▶ [WORK TO BE COMPLETED]: Copy out each line of the data below in which "timing" appears.

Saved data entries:

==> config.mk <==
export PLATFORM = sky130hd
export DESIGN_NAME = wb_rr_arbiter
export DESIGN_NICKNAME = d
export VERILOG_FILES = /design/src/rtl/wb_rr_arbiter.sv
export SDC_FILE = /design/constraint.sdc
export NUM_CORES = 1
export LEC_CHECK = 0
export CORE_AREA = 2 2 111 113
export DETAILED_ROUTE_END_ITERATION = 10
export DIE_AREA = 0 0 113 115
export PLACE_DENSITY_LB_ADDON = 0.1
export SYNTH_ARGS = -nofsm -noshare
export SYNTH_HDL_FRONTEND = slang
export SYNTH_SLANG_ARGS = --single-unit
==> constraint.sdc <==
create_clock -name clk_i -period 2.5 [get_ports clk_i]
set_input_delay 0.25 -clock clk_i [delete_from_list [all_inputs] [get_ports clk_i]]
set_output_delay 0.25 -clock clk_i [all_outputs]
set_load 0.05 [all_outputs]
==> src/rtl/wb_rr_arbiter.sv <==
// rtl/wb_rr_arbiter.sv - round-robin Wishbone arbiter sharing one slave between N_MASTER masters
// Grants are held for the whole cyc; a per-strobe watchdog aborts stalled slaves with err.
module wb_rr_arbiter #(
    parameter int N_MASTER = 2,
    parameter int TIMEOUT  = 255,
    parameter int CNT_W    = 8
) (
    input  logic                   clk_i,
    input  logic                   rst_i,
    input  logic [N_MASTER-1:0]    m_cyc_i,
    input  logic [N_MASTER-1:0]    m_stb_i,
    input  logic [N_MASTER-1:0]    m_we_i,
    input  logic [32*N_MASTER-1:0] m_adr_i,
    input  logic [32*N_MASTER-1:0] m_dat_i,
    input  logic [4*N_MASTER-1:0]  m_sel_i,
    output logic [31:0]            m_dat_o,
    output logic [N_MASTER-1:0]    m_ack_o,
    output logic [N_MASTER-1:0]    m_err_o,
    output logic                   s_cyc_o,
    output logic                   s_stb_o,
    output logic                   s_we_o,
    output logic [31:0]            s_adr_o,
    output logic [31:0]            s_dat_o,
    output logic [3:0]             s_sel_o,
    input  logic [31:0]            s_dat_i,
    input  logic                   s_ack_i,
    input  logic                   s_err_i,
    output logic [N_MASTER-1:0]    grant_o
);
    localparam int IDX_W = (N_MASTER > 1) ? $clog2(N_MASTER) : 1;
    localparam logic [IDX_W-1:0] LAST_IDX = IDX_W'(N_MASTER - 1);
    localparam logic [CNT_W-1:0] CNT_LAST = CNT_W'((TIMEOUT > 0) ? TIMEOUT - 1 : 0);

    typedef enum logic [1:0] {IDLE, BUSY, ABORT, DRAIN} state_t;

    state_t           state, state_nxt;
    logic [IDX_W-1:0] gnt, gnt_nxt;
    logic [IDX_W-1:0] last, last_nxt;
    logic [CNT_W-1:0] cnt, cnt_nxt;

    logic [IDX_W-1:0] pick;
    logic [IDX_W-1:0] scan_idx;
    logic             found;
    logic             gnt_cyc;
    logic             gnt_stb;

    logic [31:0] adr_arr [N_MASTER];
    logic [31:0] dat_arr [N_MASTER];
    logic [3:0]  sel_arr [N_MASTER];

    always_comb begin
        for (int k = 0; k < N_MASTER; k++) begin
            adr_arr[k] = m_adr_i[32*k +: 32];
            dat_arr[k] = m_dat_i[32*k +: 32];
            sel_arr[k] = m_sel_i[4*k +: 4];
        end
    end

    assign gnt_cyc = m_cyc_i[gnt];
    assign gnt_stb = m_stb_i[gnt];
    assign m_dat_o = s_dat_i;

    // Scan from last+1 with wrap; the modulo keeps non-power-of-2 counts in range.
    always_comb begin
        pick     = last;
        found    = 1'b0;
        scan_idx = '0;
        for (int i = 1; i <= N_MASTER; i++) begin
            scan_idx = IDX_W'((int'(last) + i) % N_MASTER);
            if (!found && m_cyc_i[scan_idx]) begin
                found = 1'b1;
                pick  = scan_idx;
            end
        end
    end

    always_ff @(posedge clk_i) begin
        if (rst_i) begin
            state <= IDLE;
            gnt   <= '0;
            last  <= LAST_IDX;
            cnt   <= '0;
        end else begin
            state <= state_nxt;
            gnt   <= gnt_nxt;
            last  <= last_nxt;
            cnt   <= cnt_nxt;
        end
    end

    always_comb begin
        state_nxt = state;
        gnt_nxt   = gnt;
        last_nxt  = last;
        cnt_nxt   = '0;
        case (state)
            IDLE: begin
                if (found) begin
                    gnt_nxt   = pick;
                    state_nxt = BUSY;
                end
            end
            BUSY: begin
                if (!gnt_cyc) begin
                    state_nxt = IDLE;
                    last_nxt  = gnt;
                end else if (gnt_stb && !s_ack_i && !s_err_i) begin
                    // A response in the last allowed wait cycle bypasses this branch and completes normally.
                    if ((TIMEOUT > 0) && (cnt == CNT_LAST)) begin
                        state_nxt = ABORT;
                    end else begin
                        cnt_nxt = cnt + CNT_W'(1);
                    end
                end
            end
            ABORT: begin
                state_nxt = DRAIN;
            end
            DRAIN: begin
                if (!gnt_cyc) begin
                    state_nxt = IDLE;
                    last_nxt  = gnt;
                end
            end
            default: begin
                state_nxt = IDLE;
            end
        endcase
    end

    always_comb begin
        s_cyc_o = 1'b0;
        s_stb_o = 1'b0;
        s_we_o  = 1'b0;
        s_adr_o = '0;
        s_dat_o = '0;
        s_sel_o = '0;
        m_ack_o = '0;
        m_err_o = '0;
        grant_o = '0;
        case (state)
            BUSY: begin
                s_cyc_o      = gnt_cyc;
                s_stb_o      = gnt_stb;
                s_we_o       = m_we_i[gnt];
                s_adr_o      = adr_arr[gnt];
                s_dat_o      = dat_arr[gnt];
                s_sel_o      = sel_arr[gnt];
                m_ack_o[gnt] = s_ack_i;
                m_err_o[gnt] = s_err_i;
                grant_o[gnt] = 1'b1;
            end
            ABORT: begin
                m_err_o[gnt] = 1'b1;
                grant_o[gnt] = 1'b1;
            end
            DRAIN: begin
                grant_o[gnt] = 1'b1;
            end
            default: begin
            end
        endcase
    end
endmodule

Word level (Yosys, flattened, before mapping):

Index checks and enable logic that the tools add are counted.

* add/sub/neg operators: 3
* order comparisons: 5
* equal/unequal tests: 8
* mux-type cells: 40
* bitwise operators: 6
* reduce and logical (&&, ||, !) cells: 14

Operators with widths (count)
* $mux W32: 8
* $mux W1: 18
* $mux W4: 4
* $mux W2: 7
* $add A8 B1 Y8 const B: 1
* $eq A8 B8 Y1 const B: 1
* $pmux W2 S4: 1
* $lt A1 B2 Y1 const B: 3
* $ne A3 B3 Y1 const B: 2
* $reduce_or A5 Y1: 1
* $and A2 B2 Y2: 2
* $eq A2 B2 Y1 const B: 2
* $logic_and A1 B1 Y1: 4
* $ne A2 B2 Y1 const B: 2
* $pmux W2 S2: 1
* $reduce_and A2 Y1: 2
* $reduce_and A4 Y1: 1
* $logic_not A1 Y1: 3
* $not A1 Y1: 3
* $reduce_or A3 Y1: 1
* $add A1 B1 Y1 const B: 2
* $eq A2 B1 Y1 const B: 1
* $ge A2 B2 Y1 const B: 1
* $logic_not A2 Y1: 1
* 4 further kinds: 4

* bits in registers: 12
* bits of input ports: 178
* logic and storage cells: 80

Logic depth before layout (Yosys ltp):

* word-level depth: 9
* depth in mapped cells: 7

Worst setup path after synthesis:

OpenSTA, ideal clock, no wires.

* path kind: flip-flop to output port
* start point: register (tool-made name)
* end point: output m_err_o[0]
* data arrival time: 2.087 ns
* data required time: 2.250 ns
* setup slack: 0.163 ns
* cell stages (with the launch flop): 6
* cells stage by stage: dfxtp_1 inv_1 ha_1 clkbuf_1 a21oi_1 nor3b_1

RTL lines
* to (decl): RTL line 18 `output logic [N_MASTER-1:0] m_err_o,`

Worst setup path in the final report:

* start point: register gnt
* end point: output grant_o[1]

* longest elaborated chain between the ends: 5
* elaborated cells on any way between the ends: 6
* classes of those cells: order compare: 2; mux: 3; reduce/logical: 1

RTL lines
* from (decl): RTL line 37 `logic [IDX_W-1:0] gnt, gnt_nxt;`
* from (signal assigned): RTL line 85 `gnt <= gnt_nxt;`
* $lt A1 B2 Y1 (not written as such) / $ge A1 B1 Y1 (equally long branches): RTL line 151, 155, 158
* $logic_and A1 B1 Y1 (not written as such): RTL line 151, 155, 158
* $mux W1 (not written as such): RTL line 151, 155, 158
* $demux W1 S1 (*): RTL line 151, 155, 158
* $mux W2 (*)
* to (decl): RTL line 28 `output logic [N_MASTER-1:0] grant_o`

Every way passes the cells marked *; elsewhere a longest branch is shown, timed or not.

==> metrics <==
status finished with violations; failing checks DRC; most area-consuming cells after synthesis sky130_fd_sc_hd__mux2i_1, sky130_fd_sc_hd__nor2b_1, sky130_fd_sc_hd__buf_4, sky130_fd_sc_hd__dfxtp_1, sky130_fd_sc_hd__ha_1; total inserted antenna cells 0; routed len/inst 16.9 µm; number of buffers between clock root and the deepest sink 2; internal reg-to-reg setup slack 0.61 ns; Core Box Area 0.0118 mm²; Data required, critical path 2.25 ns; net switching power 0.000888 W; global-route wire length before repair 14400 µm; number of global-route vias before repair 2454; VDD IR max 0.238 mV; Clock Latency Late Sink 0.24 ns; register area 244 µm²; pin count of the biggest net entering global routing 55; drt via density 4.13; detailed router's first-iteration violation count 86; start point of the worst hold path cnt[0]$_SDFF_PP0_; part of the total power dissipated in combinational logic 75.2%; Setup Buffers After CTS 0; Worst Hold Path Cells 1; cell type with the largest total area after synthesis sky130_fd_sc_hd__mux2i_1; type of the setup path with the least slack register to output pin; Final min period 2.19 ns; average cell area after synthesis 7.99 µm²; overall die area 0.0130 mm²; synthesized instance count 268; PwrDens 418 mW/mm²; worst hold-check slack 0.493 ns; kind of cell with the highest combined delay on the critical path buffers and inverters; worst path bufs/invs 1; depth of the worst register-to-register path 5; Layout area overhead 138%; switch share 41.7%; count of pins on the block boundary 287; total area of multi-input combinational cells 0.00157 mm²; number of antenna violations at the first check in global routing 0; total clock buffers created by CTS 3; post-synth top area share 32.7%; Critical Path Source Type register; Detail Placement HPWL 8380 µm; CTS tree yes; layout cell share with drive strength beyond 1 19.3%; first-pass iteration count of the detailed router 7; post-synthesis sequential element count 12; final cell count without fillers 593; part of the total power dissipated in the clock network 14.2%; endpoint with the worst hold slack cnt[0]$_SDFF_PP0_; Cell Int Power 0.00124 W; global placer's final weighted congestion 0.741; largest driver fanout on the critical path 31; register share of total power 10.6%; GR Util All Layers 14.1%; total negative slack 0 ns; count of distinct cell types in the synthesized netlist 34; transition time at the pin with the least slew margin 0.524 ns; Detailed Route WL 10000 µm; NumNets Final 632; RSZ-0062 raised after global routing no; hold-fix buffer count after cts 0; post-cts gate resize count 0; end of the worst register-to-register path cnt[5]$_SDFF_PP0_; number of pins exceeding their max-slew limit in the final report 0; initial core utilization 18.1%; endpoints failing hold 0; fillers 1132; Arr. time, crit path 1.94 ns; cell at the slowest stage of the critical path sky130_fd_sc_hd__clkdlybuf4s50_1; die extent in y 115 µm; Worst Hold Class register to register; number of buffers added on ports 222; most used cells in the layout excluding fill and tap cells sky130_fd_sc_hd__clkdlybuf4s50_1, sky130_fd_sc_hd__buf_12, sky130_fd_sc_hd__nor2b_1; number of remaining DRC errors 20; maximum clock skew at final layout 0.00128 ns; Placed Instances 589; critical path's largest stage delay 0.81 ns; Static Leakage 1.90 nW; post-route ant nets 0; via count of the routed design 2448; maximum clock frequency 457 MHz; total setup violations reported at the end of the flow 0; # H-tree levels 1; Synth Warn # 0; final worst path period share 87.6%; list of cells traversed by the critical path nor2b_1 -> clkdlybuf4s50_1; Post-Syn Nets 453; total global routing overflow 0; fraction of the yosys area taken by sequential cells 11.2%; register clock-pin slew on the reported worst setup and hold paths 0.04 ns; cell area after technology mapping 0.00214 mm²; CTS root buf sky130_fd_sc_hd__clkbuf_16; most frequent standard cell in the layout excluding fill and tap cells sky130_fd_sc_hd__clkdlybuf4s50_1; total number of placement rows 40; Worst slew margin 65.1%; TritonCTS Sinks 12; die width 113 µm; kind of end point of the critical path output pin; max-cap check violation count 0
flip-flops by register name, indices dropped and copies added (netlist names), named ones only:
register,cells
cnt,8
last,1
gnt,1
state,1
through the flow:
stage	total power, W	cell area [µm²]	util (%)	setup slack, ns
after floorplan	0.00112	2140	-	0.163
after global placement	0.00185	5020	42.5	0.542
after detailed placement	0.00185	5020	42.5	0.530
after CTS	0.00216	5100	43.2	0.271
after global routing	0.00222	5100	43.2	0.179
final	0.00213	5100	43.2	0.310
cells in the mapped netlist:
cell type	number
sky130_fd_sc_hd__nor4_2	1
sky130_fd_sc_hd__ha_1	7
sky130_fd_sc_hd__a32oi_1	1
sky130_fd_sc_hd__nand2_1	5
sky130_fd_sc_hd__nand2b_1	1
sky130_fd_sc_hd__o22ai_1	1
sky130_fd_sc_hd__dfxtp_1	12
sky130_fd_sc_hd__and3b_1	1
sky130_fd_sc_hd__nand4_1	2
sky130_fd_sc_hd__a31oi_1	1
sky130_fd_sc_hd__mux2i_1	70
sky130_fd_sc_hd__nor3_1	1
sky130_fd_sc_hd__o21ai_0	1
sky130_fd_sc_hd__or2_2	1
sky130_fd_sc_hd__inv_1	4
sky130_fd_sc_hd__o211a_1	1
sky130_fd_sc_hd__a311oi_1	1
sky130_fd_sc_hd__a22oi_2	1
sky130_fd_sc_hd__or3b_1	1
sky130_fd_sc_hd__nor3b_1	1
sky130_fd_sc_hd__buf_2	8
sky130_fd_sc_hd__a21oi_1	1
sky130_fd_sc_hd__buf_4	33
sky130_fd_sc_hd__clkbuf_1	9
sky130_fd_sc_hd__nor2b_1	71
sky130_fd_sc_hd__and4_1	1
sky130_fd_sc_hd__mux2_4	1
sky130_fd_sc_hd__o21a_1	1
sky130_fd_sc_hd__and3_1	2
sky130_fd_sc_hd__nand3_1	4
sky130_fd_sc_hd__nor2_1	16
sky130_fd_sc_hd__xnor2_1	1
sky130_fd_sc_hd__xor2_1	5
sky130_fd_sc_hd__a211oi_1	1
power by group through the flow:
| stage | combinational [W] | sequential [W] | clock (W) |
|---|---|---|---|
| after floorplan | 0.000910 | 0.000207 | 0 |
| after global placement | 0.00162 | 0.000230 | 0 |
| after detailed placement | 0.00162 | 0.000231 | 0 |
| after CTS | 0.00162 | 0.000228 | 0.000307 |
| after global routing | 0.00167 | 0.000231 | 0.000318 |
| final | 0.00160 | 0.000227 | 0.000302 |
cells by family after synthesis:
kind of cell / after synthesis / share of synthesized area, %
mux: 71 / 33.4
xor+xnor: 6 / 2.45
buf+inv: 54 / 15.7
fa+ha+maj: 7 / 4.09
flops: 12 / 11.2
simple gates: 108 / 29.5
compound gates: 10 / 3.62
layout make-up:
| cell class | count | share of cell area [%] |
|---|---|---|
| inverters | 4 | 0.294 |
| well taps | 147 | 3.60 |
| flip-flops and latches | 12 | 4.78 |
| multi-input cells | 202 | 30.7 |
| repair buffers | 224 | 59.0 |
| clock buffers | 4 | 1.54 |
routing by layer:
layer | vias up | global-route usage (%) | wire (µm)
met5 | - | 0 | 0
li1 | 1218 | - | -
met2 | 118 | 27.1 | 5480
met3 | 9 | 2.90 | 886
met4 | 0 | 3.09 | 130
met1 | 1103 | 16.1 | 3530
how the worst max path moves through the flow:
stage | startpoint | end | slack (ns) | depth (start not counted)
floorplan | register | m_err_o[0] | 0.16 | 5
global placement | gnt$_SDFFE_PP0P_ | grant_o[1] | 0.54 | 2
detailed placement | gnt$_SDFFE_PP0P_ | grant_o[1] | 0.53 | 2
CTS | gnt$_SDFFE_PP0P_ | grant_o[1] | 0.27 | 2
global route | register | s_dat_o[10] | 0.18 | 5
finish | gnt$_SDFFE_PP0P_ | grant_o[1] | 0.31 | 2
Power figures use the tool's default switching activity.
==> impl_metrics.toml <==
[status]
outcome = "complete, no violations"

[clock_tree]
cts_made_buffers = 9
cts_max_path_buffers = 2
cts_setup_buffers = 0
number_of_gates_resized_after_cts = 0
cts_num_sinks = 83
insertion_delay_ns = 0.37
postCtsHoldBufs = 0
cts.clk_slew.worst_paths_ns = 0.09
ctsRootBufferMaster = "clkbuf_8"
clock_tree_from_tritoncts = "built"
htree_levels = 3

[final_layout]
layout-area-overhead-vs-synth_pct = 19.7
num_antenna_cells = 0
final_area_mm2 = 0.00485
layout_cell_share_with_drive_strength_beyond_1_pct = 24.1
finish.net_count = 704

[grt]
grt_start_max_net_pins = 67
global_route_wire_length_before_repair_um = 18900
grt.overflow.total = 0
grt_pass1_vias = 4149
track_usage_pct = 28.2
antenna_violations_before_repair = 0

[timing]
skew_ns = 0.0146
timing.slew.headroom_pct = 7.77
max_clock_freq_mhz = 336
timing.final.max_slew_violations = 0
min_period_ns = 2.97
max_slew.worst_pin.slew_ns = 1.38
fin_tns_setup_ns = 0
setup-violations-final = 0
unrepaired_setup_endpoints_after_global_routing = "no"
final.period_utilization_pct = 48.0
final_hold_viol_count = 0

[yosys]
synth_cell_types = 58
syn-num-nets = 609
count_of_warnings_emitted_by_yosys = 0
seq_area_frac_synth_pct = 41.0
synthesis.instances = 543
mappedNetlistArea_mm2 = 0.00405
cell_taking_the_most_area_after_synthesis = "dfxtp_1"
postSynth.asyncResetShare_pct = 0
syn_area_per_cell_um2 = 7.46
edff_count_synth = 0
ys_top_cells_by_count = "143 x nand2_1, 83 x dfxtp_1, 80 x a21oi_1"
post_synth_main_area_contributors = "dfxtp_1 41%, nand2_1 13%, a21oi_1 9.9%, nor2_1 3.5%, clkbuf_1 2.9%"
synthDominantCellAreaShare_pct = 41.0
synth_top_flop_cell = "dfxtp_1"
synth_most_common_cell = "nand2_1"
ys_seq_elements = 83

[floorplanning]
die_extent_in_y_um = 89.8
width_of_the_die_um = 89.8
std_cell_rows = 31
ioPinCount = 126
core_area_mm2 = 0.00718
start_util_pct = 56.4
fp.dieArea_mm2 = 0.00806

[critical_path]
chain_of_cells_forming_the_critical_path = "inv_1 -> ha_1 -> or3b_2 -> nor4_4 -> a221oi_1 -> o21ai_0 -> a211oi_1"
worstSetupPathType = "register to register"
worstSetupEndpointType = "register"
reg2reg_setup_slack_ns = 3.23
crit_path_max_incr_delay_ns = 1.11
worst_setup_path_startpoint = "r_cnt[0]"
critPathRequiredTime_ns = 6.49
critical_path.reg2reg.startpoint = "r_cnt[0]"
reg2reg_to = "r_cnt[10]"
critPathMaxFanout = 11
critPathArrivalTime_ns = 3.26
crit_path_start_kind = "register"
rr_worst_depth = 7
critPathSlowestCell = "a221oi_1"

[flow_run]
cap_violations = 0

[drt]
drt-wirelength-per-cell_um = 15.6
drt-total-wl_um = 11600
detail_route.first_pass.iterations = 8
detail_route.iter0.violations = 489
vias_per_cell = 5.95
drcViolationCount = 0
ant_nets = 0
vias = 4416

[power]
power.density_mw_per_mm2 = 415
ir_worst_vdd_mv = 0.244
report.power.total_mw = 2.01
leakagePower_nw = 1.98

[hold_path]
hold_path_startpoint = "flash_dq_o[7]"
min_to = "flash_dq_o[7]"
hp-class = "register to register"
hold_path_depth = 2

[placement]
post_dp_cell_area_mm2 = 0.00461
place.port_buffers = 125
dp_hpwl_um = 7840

▶ [YOUR RESPONSE]:
[timing]
timing.slew.headroom_pct = 7.77
timing.final.max_slew_violations = 0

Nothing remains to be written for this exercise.